Saved data entries:
◆ ◆ ◆ ◆ ◆ ◆ ◆
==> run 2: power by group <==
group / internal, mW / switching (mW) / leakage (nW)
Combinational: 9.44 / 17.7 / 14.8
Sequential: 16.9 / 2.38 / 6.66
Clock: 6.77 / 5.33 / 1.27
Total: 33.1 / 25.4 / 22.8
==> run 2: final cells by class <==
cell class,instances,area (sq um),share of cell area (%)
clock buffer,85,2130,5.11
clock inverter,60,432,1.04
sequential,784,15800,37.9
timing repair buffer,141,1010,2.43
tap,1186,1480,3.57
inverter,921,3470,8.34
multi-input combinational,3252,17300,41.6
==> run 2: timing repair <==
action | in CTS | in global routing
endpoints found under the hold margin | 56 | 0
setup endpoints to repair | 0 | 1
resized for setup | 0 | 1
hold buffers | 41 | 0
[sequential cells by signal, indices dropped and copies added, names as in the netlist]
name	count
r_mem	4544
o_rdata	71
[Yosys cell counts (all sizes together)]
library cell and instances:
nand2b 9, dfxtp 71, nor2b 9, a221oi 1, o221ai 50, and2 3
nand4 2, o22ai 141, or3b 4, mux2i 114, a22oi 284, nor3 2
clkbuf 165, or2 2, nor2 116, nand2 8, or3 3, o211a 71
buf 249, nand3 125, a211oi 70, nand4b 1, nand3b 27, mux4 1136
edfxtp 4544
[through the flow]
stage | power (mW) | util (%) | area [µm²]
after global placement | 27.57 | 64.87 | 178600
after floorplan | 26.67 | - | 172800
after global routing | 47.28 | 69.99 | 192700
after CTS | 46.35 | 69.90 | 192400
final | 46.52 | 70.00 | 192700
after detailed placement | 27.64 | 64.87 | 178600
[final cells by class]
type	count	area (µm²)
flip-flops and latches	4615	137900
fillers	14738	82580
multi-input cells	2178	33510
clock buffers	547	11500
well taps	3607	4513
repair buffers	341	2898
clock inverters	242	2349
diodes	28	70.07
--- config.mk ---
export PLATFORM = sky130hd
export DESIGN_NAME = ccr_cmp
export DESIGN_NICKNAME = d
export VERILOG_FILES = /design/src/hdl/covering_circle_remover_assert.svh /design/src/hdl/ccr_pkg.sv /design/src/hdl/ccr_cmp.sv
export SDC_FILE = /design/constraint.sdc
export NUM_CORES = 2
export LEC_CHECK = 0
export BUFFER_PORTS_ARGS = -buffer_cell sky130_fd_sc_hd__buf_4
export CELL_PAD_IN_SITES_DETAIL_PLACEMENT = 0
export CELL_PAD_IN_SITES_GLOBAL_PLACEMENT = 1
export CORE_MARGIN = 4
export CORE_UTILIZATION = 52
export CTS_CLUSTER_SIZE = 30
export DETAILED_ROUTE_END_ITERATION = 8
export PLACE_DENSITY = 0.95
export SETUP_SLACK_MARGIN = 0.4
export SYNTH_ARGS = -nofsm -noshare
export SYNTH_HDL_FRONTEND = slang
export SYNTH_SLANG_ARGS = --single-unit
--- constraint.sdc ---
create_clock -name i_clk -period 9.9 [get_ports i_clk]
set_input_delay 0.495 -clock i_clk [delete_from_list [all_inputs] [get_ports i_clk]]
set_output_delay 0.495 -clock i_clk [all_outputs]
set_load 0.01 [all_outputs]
◆ ◆ ◆ ◆ ◆ ◆ ◆
PROBLEM: In the records above, some lines hold the word "power"; copy each such line.

SOLUTION TO THE EXERCISE:
==> run 2: power by group <==
stage | power (mW) | util (%) | area [µm²]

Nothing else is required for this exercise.